■ WHAT THE EXERCISE ASKS ■
If a line in the listing below includes the string "packet", pull it out.

■ MATERIAL TO PROCESS ■
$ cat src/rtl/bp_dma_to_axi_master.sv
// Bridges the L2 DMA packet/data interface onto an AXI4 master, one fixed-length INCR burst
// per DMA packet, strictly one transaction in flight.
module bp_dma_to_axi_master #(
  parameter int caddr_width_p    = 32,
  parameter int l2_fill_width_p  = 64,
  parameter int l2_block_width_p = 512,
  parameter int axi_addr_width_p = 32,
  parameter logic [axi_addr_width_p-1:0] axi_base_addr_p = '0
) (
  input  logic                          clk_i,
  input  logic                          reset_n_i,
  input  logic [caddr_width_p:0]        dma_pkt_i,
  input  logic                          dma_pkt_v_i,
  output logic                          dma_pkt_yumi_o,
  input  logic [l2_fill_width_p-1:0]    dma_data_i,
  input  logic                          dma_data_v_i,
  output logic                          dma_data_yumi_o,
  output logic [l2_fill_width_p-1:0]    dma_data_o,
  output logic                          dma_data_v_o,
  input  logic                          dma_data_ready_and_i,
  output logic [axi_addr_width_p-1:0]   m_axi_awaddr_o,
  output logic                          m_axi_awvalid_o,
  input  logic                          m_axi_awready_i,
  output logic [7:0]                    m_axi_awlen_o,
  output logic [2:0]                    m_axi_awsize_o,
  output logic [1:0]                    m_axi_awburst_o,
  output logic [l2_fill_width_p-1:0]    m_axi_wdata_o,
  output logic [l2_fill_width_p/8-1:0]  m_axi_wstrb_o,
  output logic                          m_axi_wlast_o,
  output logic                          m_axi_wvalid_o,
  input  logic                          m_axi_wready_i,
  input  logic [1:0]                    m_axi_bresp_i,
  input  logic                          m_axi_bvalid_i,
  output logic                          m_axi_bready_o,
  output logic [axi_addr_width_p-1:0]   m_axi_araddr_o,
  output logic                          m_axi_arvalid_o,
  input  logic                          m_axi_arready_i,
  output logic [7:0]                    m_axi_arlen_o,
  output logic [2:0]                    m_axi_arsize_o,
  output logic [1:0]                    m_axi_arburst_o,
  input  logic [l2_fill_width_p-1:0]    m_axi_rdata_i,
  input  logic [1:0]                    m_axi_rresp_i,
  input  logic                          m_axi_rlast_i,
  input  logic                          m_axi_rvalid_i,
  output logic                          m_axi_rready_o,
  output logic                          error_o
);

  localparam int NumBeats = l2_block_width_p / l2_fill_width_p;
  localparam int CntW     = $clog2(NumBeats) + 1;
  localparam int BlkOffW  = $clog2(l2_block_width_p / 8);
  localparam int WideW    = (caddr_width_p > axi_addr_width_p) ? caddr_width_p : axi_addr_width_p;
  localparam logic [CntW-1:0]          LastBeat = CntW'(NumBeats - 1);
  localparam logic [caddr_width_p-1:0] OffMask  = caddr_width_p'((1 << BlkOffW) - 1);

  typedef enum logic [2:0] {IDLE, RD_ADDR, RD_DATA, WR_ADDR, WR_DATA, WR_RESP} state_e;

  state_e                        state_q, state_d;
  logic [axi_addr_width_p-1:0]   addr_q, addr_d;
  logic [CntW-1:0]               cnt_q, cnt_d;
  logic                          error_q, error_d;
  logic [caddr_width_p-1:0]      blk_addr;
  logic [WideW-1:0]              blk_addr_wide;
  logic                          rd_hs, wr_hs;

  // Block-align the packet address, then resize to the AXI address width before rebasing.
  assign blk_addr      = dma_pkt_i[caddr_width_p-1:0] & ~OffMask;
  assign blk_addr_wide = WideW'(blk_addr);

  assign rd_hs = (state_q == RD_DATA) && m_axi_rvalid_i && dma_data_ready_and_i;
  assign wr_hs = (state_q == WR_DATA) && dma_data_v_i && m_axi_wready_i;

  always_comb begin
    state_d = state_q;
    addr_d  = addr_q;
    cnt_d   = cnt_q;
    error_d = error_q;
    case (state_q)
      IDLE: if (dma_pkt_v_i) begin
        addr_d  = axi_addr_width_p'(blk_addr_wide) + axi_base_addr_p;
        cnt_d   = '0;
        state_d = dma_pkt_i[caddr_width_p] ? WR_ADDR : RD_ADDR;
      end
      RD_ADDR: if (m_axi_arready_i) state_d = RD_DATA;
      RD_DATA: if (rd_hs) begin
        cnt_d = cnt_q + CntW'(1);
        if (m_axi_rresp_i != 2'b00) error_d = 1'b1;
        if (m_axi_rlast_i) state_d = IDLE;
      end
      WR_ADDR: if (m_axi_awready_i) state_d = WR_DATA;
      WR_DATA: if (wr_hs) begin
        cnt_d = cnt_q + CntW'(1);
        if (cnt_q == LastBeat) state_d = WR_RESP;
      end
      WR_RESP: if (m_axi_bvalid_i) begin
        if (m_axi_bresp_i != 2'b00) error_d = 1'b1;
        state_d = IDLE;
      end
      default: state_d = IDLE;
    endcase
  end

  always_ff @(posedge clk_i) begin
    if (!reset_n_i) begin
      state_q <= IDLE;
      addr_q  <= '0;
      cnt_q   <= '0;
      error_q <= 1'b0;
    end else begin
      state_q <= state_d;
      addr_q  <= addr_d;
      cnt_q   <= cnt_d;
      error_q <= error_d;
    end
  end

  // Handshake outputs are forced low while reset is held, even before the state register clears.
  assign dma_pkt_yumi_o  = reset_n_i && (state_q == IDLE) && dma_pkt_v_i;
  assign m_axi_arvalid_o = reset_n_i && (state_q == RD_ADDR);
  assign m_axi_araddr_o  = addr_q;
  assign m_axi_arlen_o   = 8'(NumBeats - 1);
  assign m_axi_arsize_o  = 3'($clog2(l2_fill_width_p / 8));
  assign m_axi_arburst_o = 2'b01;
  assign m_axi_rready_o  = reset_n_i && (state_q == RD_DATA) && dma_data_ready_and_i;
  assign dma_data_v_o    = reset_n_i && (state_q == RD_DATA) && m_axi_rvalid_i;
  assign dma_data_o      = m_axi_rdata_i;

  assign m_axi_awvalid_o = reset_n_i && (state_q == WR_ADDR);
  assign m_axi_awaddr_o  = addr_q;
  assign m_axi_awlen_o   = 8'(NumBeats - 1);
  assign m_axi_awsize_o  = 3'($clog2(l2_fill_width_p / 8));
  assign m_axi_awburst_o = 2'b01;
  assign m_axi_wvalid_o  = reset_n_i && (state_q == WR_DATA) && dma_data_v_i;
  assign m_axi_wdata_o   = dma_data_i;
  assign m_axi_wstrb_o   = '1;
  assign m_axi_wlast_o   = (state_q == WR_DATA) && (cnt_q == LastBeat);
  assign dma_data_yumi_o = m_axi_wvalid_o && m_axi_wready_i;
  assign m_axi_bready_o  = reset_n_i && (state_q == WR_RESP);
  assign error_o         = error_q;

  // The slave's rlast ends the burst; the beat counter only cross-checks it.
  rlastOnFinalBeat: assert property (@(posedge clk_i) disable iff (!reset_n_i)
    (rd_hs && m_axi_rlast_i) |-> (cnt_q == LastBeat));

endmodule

■ EXERCISE RESULT ■
// Bridges the L2 DMA packet/data interface onto an AXI4 master, one fixed-length INCR burst
// per DMA packet, strictly one transaction in flight.
  // Block-align the packet address, then resize to the AXI address width before rebasing.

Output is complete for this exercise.